A look of pain overcame Jod's face. He flossed his teeth thoughtfully with his fingernails.

“You gonna buy these shoes for yourself?” he asked.

“No. I gonna… I mean, I'm gonna buy these shoes for a family member. This is very important. It's a matter of family pride, you understand.”

“Yes. I under-estand.”

“Ordinarily, I'd buy the shoes in cash. But right now, I'm kind of strapped. Just last month I had a wedding to go to, and I had to buy a present. Before that, I had to attend a baby shower for men and bought another present. Then last week, disaster struck and there was a graduation and a house warming on the same weekend. I had to sell blood to get the cash for that one.”

“Your own blood?”

“No, actually I was dog-sitting for a friend and so I drained some blood from the dog, whom my friend has ironically named Dracula. Dracula has type Woof blood. Anyway, each present for those occasions set me back a few hundred bucks. Yesterday, I had to go to a funeral, and there was another 100 bucks that I went into the hole for the flowers. Funny thing was, everybody was looking at my flowers like it was nothing. The shame of it… Hey, I don't feel comfortable talking about emotional matters like this in English. Can we speak in Farsi?”

“No! This is my estore, and my estore is my castle. Vee only espeak Ingilish here.” But just as rapidly, his quick temper subsided. “Ok, let's espeak Farsi.” He then began sympathizing with me. “I feel your pain. It seems like all the money I make goes into buying presents also. Every year, I have to buy five presents for my wife alone: One for Christmas, one for Valentine's Day, one for her birthday, one for Noruz, one for our anniversary. Then people keep dying or getting married and reproducing like rabbits.”

“Back in Iran, we didn't have to buy so many presents.”

“Yes. My father never bought any real presents for my mother. Once he bought a bigger pot for her birthday because the old one couldn't make enough tahDig. But that was the extent of it.”

“Last year I bought enough gift wrap to cover the entire state of Texas.”

“Likewise, the money I spent on presents was twice as much as the national budget of Liechtenstein. Why are we Iranians so big on presents?”
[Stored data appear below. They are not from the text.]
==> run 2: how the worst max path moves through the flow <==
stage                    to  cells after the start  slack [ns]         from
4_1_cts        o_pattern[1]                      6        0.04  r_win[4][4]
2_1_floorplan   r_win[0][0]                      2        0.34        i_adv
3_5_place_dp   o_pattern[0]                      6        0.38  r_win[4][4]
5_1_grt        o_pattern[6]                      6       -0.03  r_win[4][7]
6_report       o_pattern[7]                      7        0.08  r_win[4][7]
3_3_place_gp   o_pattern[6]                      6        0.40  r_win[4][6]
--- src/sv/assert_macros.svh ---
// Assertion helpers for the RTL; each expects i_clk and i_rst_n in scope.
`ifndef ASSERT_MACROS_SVH
`define ASSERT_MACROS_SVH

// Check a condition at every clock edge outside reset.
`define CHECK_ALWAYS(lbl, cond, msg) \
    lbl: assert property (@(posedge i_clk) disable iff (!i_rst_n) (cond)) \
        else $error(msg);

// Check a consequence in the cycle after a trigger.
`define CHECK_NEXT(lbl, ante, cons, msg) \
    lbl: assert property (@(posedge i_clk) disable iff (!i_rst_n) (ante) |=> (cons)) \
        else $error(msg);

`endif

--- src/sv/lbp_pkg.sv ---
package lbp_pkg;

    localparam int PIX_W      = 8;
    localparam int IMG_W_BITS = 12;
    localparam int IMG_H_BITS = 13;
    localparam int ROW_BITS   = 12;
    localparam int OCOL_BITS  = 11;
    localparam int CFG_IDX_W  = 2;
    localparam int CFG_DATA_W = 13;

    localparam logic [IMG_H_BITS-1:0] MAX_HEIGHT = 13'd4096;
    localparam logic [IMG_H_BITS-1:0] MIN_DIM    = 13'd3;

    localparam logic [CFG_IDX_W-1:0] CFG_IMAGE_WIDTH  = 2'd0;
    localparam logic [CFG_IDX_W-1:0] CFG_IMAGE_HEIGHT = 2'd1;

    localparam logic [IMG_W_BITS-1:0] RST_WIDTH  = 12'd640;
    localparam logic [IMG_H_BITS-1:0] RST_HEIGHT = 13'd480;

    typedef logic [PIX_W-1:0] t_pix;

    // Position info of one beat, computed at the input side.
    typedef struct packed {
        logic                 emit;
        logic                 last;
        logic [ROW_BITS-1:0]  row;
        logic [OCOL_BITS-1:0] col;
    } t_pos;

    // LBP code: a bit is set where the neighbor is not below the center.
    function automatic t_pix lbp_pattern(
        input t_pix ctr,
        input t_pix tl, input t_pix l, input t_pix bl, input t_pix b,
        input t_pix br, input t_pix r, input t_pix tr, input t_pix t
    );
        t_pix p;
        p[7] = (tl >= ctr);
        p[6] = (l  >= ctr);
        p[5] = (bl >= ctr);
        p[4] = (b  >= ctr);
        p[3] = (br >= ctr);
        p[2] = (r  >= ctr);
        p[1] = (tr >= ctr);
        p[0] = (t  >= ctr);
        return p;
    endfunction

endpackage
“I don't know. All I know is that my budget deficit due to all these gift purchases is going up faster than the U.S. deficit. At this rate, I'm going to have to either win the lottery, or marry the old widow of a rich, dead tycoon and suck up to her 12 annoying puppies.”

Javad agha seemed to under-estand my dire situation and he promised me he'd do his best to accommodate my purchase. He put me in a brand new pair of Air Jordans — not to be mistaken with a Middle Eastern airline — for $249 with the special discount for Iranians.

On the way home, I decided to put on the shoes and check them out. I laced them up and pumped them and began walking. They were so soft and comfy. But then, I heard a loud blast from the sole of my right foot. Air began gushing out of the Air Jordan, turning it into Vacuum Jordan. Soon, I had a flat tire on my right foot. I started kicking myself for not purchasing the 50,000-mile warranty Jod was trying to sell me.